» Work request: The data below should be copied over with complete accuracy.

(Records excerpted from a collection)
== Segment start ==
## config.mk

```make
export PLATFORM = sky130hd
export DESIGN_NAME = wvg_div
export DESIGN_NICKNAME = d
export VERILOG_FILES = /design/src/rtl/wvg_div.sv
export SDC_FILE = /design/constraint.sdc
export NUM_CORES = 2
export LEC_CHECK = 0
export BUFFER_PORTS_ARGS = -buffer_cell sky130_fd_sc_hd__buf_4
export CAP_MARGIN = 5
export CORE_ASPECT_RATIO = 1.75
export CORE_MARGIN = 2
export CORE_UTILIZATION = 45
export DETAILED_ROUTE_END_ITERATION = 8
export GPL_ROUTABILITY_DRIVEN = 0
export SETUP_SLACK_MARGIN = 0.4
export SLEW_MARGIN = 10
export SYNTH_ARGS = -nofsm -noshare
export SYNTH_HDL_FRONTEND = slang
export SYNTH_SLANG_ARGS = --single-unit
```

## constraint.sdc

```tcl
create_clock -name clk -period 4.2 [get_ports clk]
set_input_delay 0.21 -clock clk [delete_from_list [all_inputs] [get_ports clk]]
set_output_delay 0.21 -clock clk [all_outputs]
set_load 0.1 [all_outputs]
```

## src/rtl/wvg_div.sv

```systemverilog
module wvg_div #(
	parameter int NUM_W = 41,
	parameter int DEN_W = 25,
	parameter int QUO_W = 17
) (
	input  logic             clk,
	input  logic             en,
	input  logic [NUM_W-1:0] num,
	input  logic [DEN_W-1:0] den,
	output logic [QUO_W-1:0] quo
);

	localparam int CMP_W = (NUM_W > DEN_W + QUO_W) ? NUM_W : DEN_W + QUO_W;

	logic [NUM_W-1:0] rem_s [QUO_W];
	logic [DEN_W-1:0] den_s [QUO_W];
	logic [QUO_W-1:0] quo_s [QUO_W];

	// one quotient bit per stage, msb first
	for (genvar k = 0; k < QUO_W; k++) begin : g_stage
		localparam int SH = QUO_W - 1 - k;
		logic [NUM_W-1:0] rem_prev;
		logic [DEN_W-1:0] den_prev;
		logic [QUO_W-1:0] quo_prev;
		logic [QUO_W-1:0] quo_next;
		logic [CMP_W-1:0] trial;
		logic             take;

		if (k == 0) begin : g_first
			assign rem_prev = num;
			assign den_prev = den;
			assign quo_prev = '0;
		end else begin : g_next
			assign rem_prev = rem_s[k-1];
			assign den_prev = den_s[k-1];
			assign quo_prev = quo_s[k-1];
		end

		assign trial = CMP_W'(den_prev) << SH;
		assign take  = CMP_W'(rem_prev) >= trial;

		always_comb begin
			quo_next     = quo_prev;
			quo_next[SH] = take;
		end

		always_ff @(posedge clk) begin
			if (en) begin
				rem_s[k] <= take ? NUM_W'(CMP_W'(rem_prev) - trial) : rem_prev;
				den_s[k] <= den_prev;
				quo_s[k] <= quo_next;
			end
		end
	end

	assign quo = quo_s[QUO_W-1];

endmodule

```

Word level (Yosys, flattened, before mapping)
Memories as Yosys holds them, arrays and structs flattened.
Cells that the tools add are included.
Word-level totals
  flip-flop bits (word level): 0
  RAM bits: 1411
  output and inout bits: 17
  word-level logic and storage cells: 56
  memories: 3
Cells by class
  add/sub/neg operators: 17
  magnitude comparators: 17
  multiplexer cells: 19
Memory list
  rem_s: words 17, bits a word 41, read ports 16, clocked after memory_dff 0, wr ports 17, RTL line 15  | logic [NUM_W-1:0] rem_s [QUO_W];
  den_s: words 17, bits a word 25, read ports 16, clocked after memory_dff 0, wr ports 17, RTL line 16  | logic [DEN_W-1:0] den_s [QUO_W];
  quo_s: words 17, bits a word 17, read ports 17, clocked after memory_dff 0, wr ports 17, RTL line 17  | logic [QUO_W-1:0] quo_s [QUO_W];
Operator list (number)
  2-to-1 mux 41 bit: 17
  greater-or-equal comparator 41 x 25 -> 1 bit: 1
  greater-or-equal comparator 41 x 26 -> 1 bit: 1
  greater-or-equal comparator 41 x 27 -> 1 bit: 1
  greater-or-equal comparator 41 x 28 -> 1 bit: 1
  greater-or-equal comparator 41 x 29 -> 1 bit: 1
  greater-or-equal comparator 41 x 30 -> 1 bit: 1
  greater-or-equal comparator 41 x 31 -> 1 bit: 1
  greater-or-equal comparator 41 x 32 -> 1 bit: 1
  greater-or-equal comparator 41 x 33 -> 1 bit: 1
  greater-or-equal comparator 41 x 34 -> 1 bit: 1
  greater-or-equal comparator 41 x 35 -> 1 bit: 1
  greater-or-equal comparator 41 x 36 -> 1 bit: 1
  greater-or-equal comparator 41 x 37 -> 1 bit: 1
  greater-or-equal comparator 41 x 38 -> 1 bit: 1
  greater-or-equal comparator 41 x 39 -> 1 bit: 1
  greater-or-equal comparator 41 x 40 -> 1 bit: 1
  greater-or-equal comparator 41 bit: 1
  subtractor 41 x 25 -> 41 bit: 1
  subtractor 41 x 26 -> 41 bit: 1
  subtractor 41 x 27 -> 41 bit: 1
  subtractor 41 x 28 -> 41 bit: 1
  subtractor 41 x 29 -> 41 bit: 1
  subtractor 41 x 30 -> 41 bit: 1
  other kinds (12): 13

Depth between registers and ports, before layout
An unclocked memory read counts as a cell.
  depth in word-level cells: 3
  depth in mapped cells: 15

Least setup slack after synthesis
Ideal clock, no wire load.
  path kind: register -> register
  from: memory rem_s[10][5], in the netlist rem_s[0][415]
  to: memory rem_s[11][6], in the netlist rem_s[0][457] (data pin)
  library setup time: 260 ps
  data arrival time: 3062 ps
  required time: 3940 ps
  slack: 878 ps
  cell stages (with the launch flop): 12
  cell sequence: edfxtp_1 -> inv_1 -> ha_1 -> inv_1 -> fa_1 -> a211oi_1 -> o21ai_0 -> a221o_1 -> a311o_1 -> a41oi_2 -> buf_2 -> mux2_2
RTL lines (RTL line)
  start: declaration: 15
== Segment end ==
» Exercise answer:
## config.mk

```make
export PLATFORM = sky130hd
export DESIGN_NAME = wvg_div
export DESIGN_NICKNAME = d
export VERILOG_FILES = /design/src/rtl/wvg_div.sv
export SDC_FILE = /design/constraint.sdc
export NUM_CORES = 2
export LEC_CHECK = 0
export BUFFER_PORTS_ARGS = -buffer_cell sky130_fd_sc_hd__buf_4
export CAP_MARGIN = 5
export CORE_ASPECT_RATIO = 1.75
export CORE_MARGIN = 2
export CORE_UTILIZATION = 45
export DETAILED_ROUTE_END_ITERATION = 8
export GPL_ROUTABILITY_DRIVEN = 0
export SETUP_SLACK_MARGIN = 0.4
export SLEW_MARGIN = 10
export SYNTH_ARGS = -nofsm -noshare
export SYNTH_HDL_FRONTEND = slang
export SYNTH_SLANG_ARGS = --single-unit
```

## constraint.sdc

```tcl
create_clock -name clk -period 4.2 [get_ports clk]
set_input_delay 0.21 -clock clk [delete_from_list [all_inputs] [get_ports clk]]
set_output_delay 0.21 -clock clk [all_outputs]
set_load 0.1 [all_outputs]
```

## src/rtl/wvg_div.sv

```systemverilog
module wvg_div #(
	parameter int NUM_W = 41,
	parameter int DEN_W = 25,
	parameter int QUO_W = 17
) (
	input  logic             clk,
	input  logic             en,
	input  logic [NUM_W-1:0] num,
	input  logic [DEN_W-1:0] den,
	output logic [QUO_W-1:0] quo
);

	localparam int CMP_W = (NUM_W > DEN_W + QUO_W) ? NUM_W : DEN_W + QUO_W;

	logic [NUM_W-1:0] rem_s [QUO_W];
	logic [DEN_W-1:0] den_s [QUO_W];
	logic [QUO_W-1:0] quo_s [QUO_W];

	// one quotient bit per stage, msb first
	for (genvar k = 0; k < QUO_W; k++) begin : g_stage
		localparam int SH = QUO_W - 1 - k;
		logic [NUM_W-1:0] rem_prev;
		logic [DEN_W-1:0] den_prev;
		logic [QUO_W-1:0] quo_prev;
		logic [QUO_W-1:0] quo_next;
		logic [CMP_W-1:0] trial;
		logic             take;

		if (k == 0) begin : g_first
			assign rem_prev = num;
			assign den_prev = den;
			assign quo_prev = '0;
		end else begin : g_next
			assign rem_prev = rem_s[k-1];
			assign den_prev = den_s[k-1];
			assign quo_prev = quo_s[k-1];
		end

		assign trial = CMP_W'(den_prev) << SH;
		assign take  = CMP_W'(rem_prev) >= trial;

		always_comb begin
			quo_next     = quo_prev;
			quo_next[SH] = take;
		end

		always_ff @(posedge clk) begin
			if (en) begin
				rem_s[k] <= take ? NUM_W'(CMP_W'(rem_prev) - trial) : rem_prev;
				den_s[k] <= den_prev;
				quo_s[k] <= quo_next;
			end
		end
	end

	assign quo = quo_s[QUO_W-1];

endmodule

```

Word level (Yosys, flattened, before mapping)
Memories as Yosys holds them, arrays and structs flattened.
Cells that the tools add are included.
Word-level totals
  flip-flop bits (word level): 0
  RAM bits: 1411
  output and inout bits: 17
  word-level logic and storage cells: 56
  memories: 3
Cells by class
  add/sub/neg operators: 17
  magnitude comparators: 17
  multiplexer cells: 19
Memory list
  rem_s: words 17, bits a word 41, read ports 16, clocked after memory_dff 0, wr ports 17, RTL line 15  | logic [NUM_W-1:0] rem_s [QUO_W];
  den_s: words 17, bits a word 25, read ports 16, clocked after memory_dff 0, wr ports 17, RTL line 16  | logic [DEN_W-1:0] den_s [QUO_W];
  quo_s: words 17, bits a word 17, read ports 17, clocked after memory_dff 0, wr ports 17, RTL line 17  | logic [QUO_W-1:0] quo_s [QUO_W];
Operator list (number)
  2-to-1 mux 41 bit: 17
  greater-or-equal comparator 41 x 25 -> 1 bit: 1
  greater-or-equal comparator 41 x 26 -> 1 bit: 1
  greater-or-equal comparator 41 x 27 -> 1 bit: 1
  greater-or-equal comparator 41 x 28 -> 1 bit: 1
  greater-or-equal comparator 41 x 29 -> 1 bit: 1
  greater-or-equal comparator 41 x 30 -> 1 bit: 1
  greater-or-equal comparator 41 x 31 -> 1 bit: 1
  greater-or-equal comparator 41 x 32 -> 1 bit: 1
  greater-or-equal comparator 41 x 33 -> 1 bit: 1
  greater-or-equal comparator 41 x 34 -> 1 bit: 1
  greater-or-equal comparator 41 x 35 -> 1 bit: 1
  greater-or-equal comparator 41 x 36 -> 1 bit: 1
  greater-or-equal comparator 41 x 37 -> 1 bit: 1
  greater-or-equal comparator 41 x 38 -> 1 bit: 1
  greater-or-equal comparator 41 x 39 -> 1 bit: 1
  greater-or-equal comparator 41 x 40 -> 1 bit: 1
  greater-or-equal comparator 41 bit: 1
  subtractor 41 x 25 -> 41 bit: 1
  subtractor 41 x 26 -> 41 bit: 1
  subtractor 41 x 27 -> 41 bit: 1
  subtractor 41 x 28 -> 41 bit: 1
  subtractor 41 x 29 -> 41 bit: 1
  subtractor 41 x 30 -> 41 bit: 1
  other kinds (12): 13

Depth between registers and ports, before layout
An unclocked memory read counts as a cell.
  depth in word-level cells: 3
  depth in mapped cells: 15

Least setup slack after synthesis
Ideal clock, no wire load.
  path kind: register -> register
  from: memory rem_s[10][5], in the netlist rem_s[0][415]
  to: memory rem_s[11][6], in the netlist rem_s[0][457] (data pin)
  library setup time: 260 ps
  data arrival time: 3062 ps
  required time: 3940 ps
  slack: 878 ps
  cell stages (with the launch flop): 12
  cell sequence: edfxtp_1 -> inv_1 -> ha_1 -> inv_1 -> fa_1 -> a211oi_1 -> o21ai_0 -> a221o_1 -> a311o_1 -> a41oi_2 -> buf_2 -> mux2_2
RTL lines (RTL line)
  start: declaration: 15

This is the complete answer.